Ancient proteins extracted from fossils contribute to a comprehensive picture of how extinct species lived and evolved. Paleontologists have used ancient proteins to reveal unexpected relationships between species on the tree of life, aspect of species’ population structure over large geographic regions and even behavioral adaptations that one cannot observe by solely examining fossilized bone. However, proteins degrade over time, limiting how far back in time they can be used to understand ancient life. They degrade even faster in warm conditions, making it especially difficult to understand the ancient history of tropical ecosystems.

“The ability to use proteins to study ancient life in the Cenozoic has generally been limited to the last few million years,” said Timothy Cleland, a physical scientist at the Museum Conservation Institute and the senior investigator on this study. “The natural degradation of proteins severely limits our ability to gain a full understanding of how these animals lived and evolved. Our findings, however, reveal that protein trapped within dense enamel can persist longer, even in tropical environments where temperature accelerates protein loss, and can reveal details about life much farther back in the fossil record.”

The study demonstrates that protein fragments found in enamel, such as enamelin, ameloblastin and dentin matrix acidic phosphoprotein 1, are present and intact at sufficient concentrations in fossils going back possibly to 29 million years—18 million years with high confidence—meaning these protein fragments can be used to study the biology of extinct species back to the early Miocene, a period when the modern community of African mammals was first taking shape.

The research team analyzed specimens from multiple geological timepoints in the Turkana Basin, Kenya, which has produced the richest record of Cenozoic mammal evolution in eastern Africa and is also one of the hottest regions in the world. They examined protein fragments ranging from 1.5 million-year-old elephant fossils to 29 million-year-old fossils from Arsinoitheriidae, a family of extinct, rhinoceros-like ungulates. The team found that the youngest fossils contained the highest count of intact peptide fragments, and that despite the hot, arid environment in which these proteins sat for millions of years, the team could be confident in the protein record stretching through roughly a third of the Cenozoic Era.

“Ancient DNA has produced a revolution in our understanding of recent human origins,” said Daniel Green, field program director at Harvard University and the study’s lead author. “We hope that paleoproteomics may lead to a similar revolution in the study of evolutionary processes that occurred many millions of years earlier.”
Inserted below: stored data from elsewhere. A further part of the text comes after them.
$ cat src/rtl/adc_gate_pkg.sv
package adc_gate_pkg;
  localparam int unsigned NUM_CH = 4;
  localparam int unsigned CH_W   = 24;
  localparam int unsigned BEAT_W = NUM_CH * CH_W;
  localparam int unsigned INIT_FRAMES = 516;
  localparam int unsigned OVF_DELAY   = 28;
  localparam logic [CH_W-1:0] OVER_LIMIT = 24'h7B5000;

  typedef enum logic {
    EDGE_RISE = 1'b0,
    EDGE_FALL = 1'b1
  } frame_edge_e;
endpackage

$ cat src/rtl/frame_edge_det.sv
module frame_edge_det
  import adc_gate_pkg::*;
(
  input  logic clk,
  input  logic pdn_n,
  input  logic lrck_i,
  input  logic fall_sel_i,
  output logic tick_o
);
  logic lrck_q;
  logic primed_q;
  frame_edge_e sel;

  assign sel = frame_edge_e'(fall_sel_i);

  always_ff @(posedge clk or negedge pdn_n) begin
    if (!pdn_n) begin
      lrck_q   <= 1'b0;
      primed_q <= 1'b0;
    end else begin
      lrck_q   <= lrck_i;
      primed_q <= 1'b1;
    end
  end

  always_comb begin
    tick_o = 1'b0;
    if (primed_q) begin
      unique case (sel)
        EDGE_RISE: tick_o = !lrck_q &&  lrck_i;
        EDGE_FALL: tick_o =  lrck_q && !lrck_i;
        default:   tick_o = 1'b0;
      endcase
    end
  end


  single_tick_chk: assert property (@(posedge clk) disable iff (!pdn_n)
    tick_o |=> !tick_o);
endmodule
==> src/rtl/cardclk_pkg.sv <==
package cardclk_pkg;
  localparam int CC_DIV_W = 8;

  typedef enum logic {
    SRC_DIV    = 1'b0,
    SRC_MASTER = 1'b1
  } cc_src_e;
endpackage

==> src/rtl/cardclk_rst_sync.sv <==
module cardclk_rst_sync #(
  parameter int STAGES = 2
) (
  input  logic clk_i,
  input  logic rst_ni,
  output logic rst_no
);
  logic [STAGES-1:0] sync_q;

  always_ff @(posedge clk_i or negedge rst_ni) begin
    if (!rst_ni) sync_q <= '0;
    else         sync_q <= {sync_q[STAGES-2:0], 1'b1};
  end

  assign rst_no = sync_q[STAGES-1];
endmodule

==> src/rtl/cardclk_div.sv <==
module cardclk_div #(
  parameter int DIV_W = 8
) (
  input  logic             clk_i,
  input  logic             rst_ni,
  input  logic             run_i,
  input  logic [DIV_W-1:0] div_i,
  output logic             clk_o,
  output logic             rise_o,
  output logic             fall_o
);
  logic [DIV_W-1:0] cnt_q, cnt_d;
  logic [DIV_W-1:0] lim_q, lim_d;
  logic             ph_q, ph_d;
  logic             rise_d, fall_d;
  logic             tick;

  always_comb begin
    tick   = (cnt_q == lim_q);
    cnt_d  = cnt_q + 1'b1;
    lim_d  = lim_q;
    ph_d   = ph_q;
    rise_d = 1'b0;
    fall_d = 1'b0;
    if (ph_q) begin
      // high phase always runs to its full length
      if (tick) begin
        ph_d   = 1'b0;
        cnt_d  = '0;
        fall_d = 1'b1;
        lim_d  = div_i;
      end
    end else if (!run_i) begin
      // parked low; keep tracking the divider
      cnt_d = '0;
      lim_d = div_i;
    end else if (tick) begin
      ph_d   = 1'b1;
      cnt_d  = '0;
      rise_d = 1'b1;
    end
  end

  always_ff @(posedge clk_i or negedge rst_ni) begin
    if (!rst_ni) begin
      cnt_q  <= '0;
      lim_q  <= '0;
      ph_q   <= 1'b0;
      rise_o <= 1'b0;
      fall_o <= 1'b0;
    end else begin
      cnt_q  <= cnt_d;
      lim_q  <= lim_d;
      ph_q   <= ph_d;
      rise_o <= rise_d;
      fall_o <= fall_d;
    end
  end

  assign clk_o = ph_q;
endmodule

==> src/rtl/cardclk_bypass_gate.sv <==
module cardclk_bypass_gate (
  input  logic clk_i,
  input  logic rst_ni,
  input  logic run_i,
  output logic gate_o
);
  // enable updated while the master clock is low, so the AND never glitches
  always_ff @(negedge clk_i or negedge rst_ni) begin
    if (!rst_ni) gate_o <= 1'b0;
    else         gate_o <= run_i;
  end
endmodule

==> src/rtl/cardclk_gen.sv <==
module cardclk_gen
  import cardclk_pkg::*;
#(
  parameter int DIV_W = CC_DIV_W
) (
  input  logic             clk_i,
  input  logic             rst_ni,
  input  logic [DIV_W+3:0] ctrl_i,
  input  logic             bus_active_i,
  output logic             card_clk_o,
  output logic             rise_stb_o,
  output logic             fall_stb_o,
  output logic             wide_bus_o
);
  localparam int EN_BIT = DIV_W;
  localparam int PS_BIT = DIV_W + 1;
  localparam int BY_BIT = DIV_W + 2;
  localparam int WB_BIT = DIV_W + 3;

  logic    rst_n;
  cc_src_e src_q, src_d;
  logic    on_master, want_master, run_req;
  logic    div_clk, div_rise, div_fall, gate_q;
  logic    byp_stb_q, byp_stb_d;
  logic    wide_q, wide_d;

  cardclk_rst_sync #(.STAGES(2)) u_rst (
    .clk_i  (clk_i),
    .rst_ni (rst_ni),
    .rst_no (rst_n)
  );

  always_comb begin
    on_master   = (src_q == SRC_MASTER);
    want_master = ctrl_i[BY_BIT];
    run_req     = ctrl_i[EN_BIT] & (~ctrl_i[PS_BIT] | bus_active_i)
                  & (want_master == on_master);
    src_d       = src_q;
    if ((want_master != on_master) && !div_clk && !gate_q)
      src_d = want_master ? SRC_MASTER : SRC_DIV;
    byp_stb_d   = on_master & gate_q;
    wide_d      = ctrl_i[WB_BIT];
  end

  always_ff @(posedge clk_i or negedge rst_n) begin
    if (!rst_n) begin
      src_q     <= SRC_DIV;
      byp_stb_q <= 1'b0;
      wide_q    <= 1'b0;
    end else begin
      src_q     <= src_d;
      byp_stb_q <= byp_stb_d;
      wide_q    <= wide_d;
    end
  end

  cardclk_div #(.DIV_W(DIV_W)) u_div (
    .clk_i  (clk_i),
    .rst_ni (rst_n),
    .run_i  (run_req & ~on_master),
    .div_i  (ctrl_i[DIV_W-1:0]),
    .clk_o  (div_clk),
    .rise_o (div_rise),
    .fall_o (div_fall)
  );

  cardclk_bypass_gate u_gate (
    .clk_i  (clk_i),
    .rst_ni (rst_n),
    .run_i  (run_req & on_master),
    .gate_o (gate_q)
  );

  assign card_clk_o = on_master ? (clk_i & gate_q) : div_clk;
  assign rise_stb_o = on_master ? byp_stb_q : div_rise;
  assign fall_stb_o = on_master ? byp_stb_q : div_fall;
  assign wide_bus_o = wide_q;
endmodule

==> config.mk <==
export PLATFORM = sky130hd
export DESIGN_NAME = cardclk_gen
export DESIGN_NICKNAME = d
export VERILOG_FILES = /design/src/rtl/cardclk_pkg.sv /design/src/rtl/cardclk_rst_sync.sv /design/src/rtl/cardclk_div.sv /design/src/rtl/cardclk_bypass_gate.sv /design/src/rtl/cardclk_gen.sv
export SDC_FILE = /design/constraint.sdc
export NUM_CORES = 1
export LEC_CHECK = 0
export BUFFER_PORTS_ARGS = -buffer_cell sky130_fd_sc_hd__buf_2
export CAP_MARGIN = 20
export CORE_ASPECT_RATIO = 2
export CORE_MARGIN = 5
export CORE_UTILIZATION = 50
export CTS_CLUSTER_SIZE = 24
export DETAILED_ROUTE_END_ITERATION = 6
export GPL_TIMING_DRIVEN = 1
export PLACE_DENSITY = 0.71
export SYNTH_ARGS = -nofsm -noshare
export SYNTH_HDL_FRONTEND = slang
export SYNTH_SLANG_ARGS = --single-unit
==> constraint.sdc <==
create_clock -name clk_i -period 0.8 [get_ports clk_i]
set_input_delay 0.16 -clock clk_i [delete_from_list [all_inputs] [get_ports clk_i]]
set_output_delay 0.16 -clock clk_i [all_outputs]
set_load 0.03 [all_outputs]
==> summary.md <==
| Metric | Value |
|---|---|
| Largest net degree at the start of global routing | `16` |
| Die width | `46.76 um` |
| Worst setup margin | `-1.037 ns` |
| Worst hold margin | `0.07025 ns` |
| Critical path class | `register to primary output` |
| Worst-path clk slew | `0.10 ns` |
| Overall Power | `2.613 mW` |
| Status | `complete, but fails checks` |
| Syn nets | `142` |
| Failing checks | `negative setup slack` |
| Grt total ovfl | `0` |
| Global-route usage over all layers | `21.68%` |
| Sequential-to-total area share from yosys stat | `46.30%` |
| Setup violators final | `26` |
| Die area | `0.003905 mm^2` |
| Pre-Repair DR Iteration Count | `4` |
| Pre-CTS WS | `-0.6334 ns` |
| Starting Density | `52.58%` |
| Syn_area_per_cell | `10.72 um^2` |
| Area growth from synthesis to layout | `57.50%` |
| Crit end category | `primary output` |
| Most frequent cells in the layout | `30 x buf_4, 22 x dfrtp_1, 14 x buf_2, 10 x buf_6` |
| Io pins | `19` |
| Slew Limit Fails | `0` |
| CP startpoint kind | `register` |
| Pwr dens | `1228 mW/mm^2` |
| Commonest non-fill, non-tap cell in the layout | `buf_4` |
| Ratio of cells with drive above 1 in the final layout | `53.44%` |
| Critical path fanouts, max | `2` |
| Crit path DAT | `1.68 ns` |
| MaxCap Viol Count | `0` |
| DR WL/cell | `18.77 um` |
| Setup tns final | `-16.51 ns` |
| Final GP Congestion | `0.7843` |
| DRT Wirelength | `4074 um` |
| Post-Syn Instances | `126` |
| FP Rows | `26` |
| Initial antenna violation count | `0` |
| Critical Path RT | `0.64 ns` |
| Distinct cells, synth | `35` |
| CTS tree | `yes` |
| Drt initial violations | `47` |
| Via density | `5.696` |
| Post-route ant nets | `0` |
| RSZ-0062 raised after global routing | `true` |
| Fin nets | `206` |
| Die Ht | `83.52 um` |
| Layout Utilization | `82.81%` |
| Dpl hpwl | `2461 um` |
| YS warnings | `0` |
| Fin. Hold Viols | `0` |
| Number of global-route vias before repair | `1,341` |
| Fillers | `141` |
| Hold Path Class | `input pin to register` |
| N_diodes | `0` |
| Via count | `1,236` |
| Core Box Area | `0.002570 mm^2` |
| PortBufs | `18` |
| Post-Syn Area | `0.001351 mm^2` |
| Yosys reg bits | `25` |
| Maximum vdd drop | `1.355 mV` |
| Layout Skew | `0.03599 ns` |
| Leak Pwr | `1.037 nW` |
| Clock Latency Late Sink | `0.41 ns` |
| First-pass GRT wire length | `5996 um` |
| Residual DRC | `0` |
For Green, one of the study’s most important findings is just how much information can be safely stored inside tooth mineral over tens of millions of years. “These are the hardest structures in our bodies, and we already know they contain a detailed chemical record of ancient climate, environment and behavior. These findings show that they also preserve molecular records of evolutionary processes.”

“We were thrilled to discover that these protein fragments persist for millions of years longer than expected and are excited to pursue new and long-standing macroevolutionary questions using ancient proteins in fossil teeth,” said Kevin Uno, an associate professor of human evolutionary biology at Harvard University and one of the leaders of the American, European and African consortium conducting the research.

The presence of these protein sequences within enamel tissues in one of the most reliably warm regions in the world indicates that in the future, paleontologists may discover proteins in even older fossils that will support the study of prehistoric evolution and biology among species around the globe.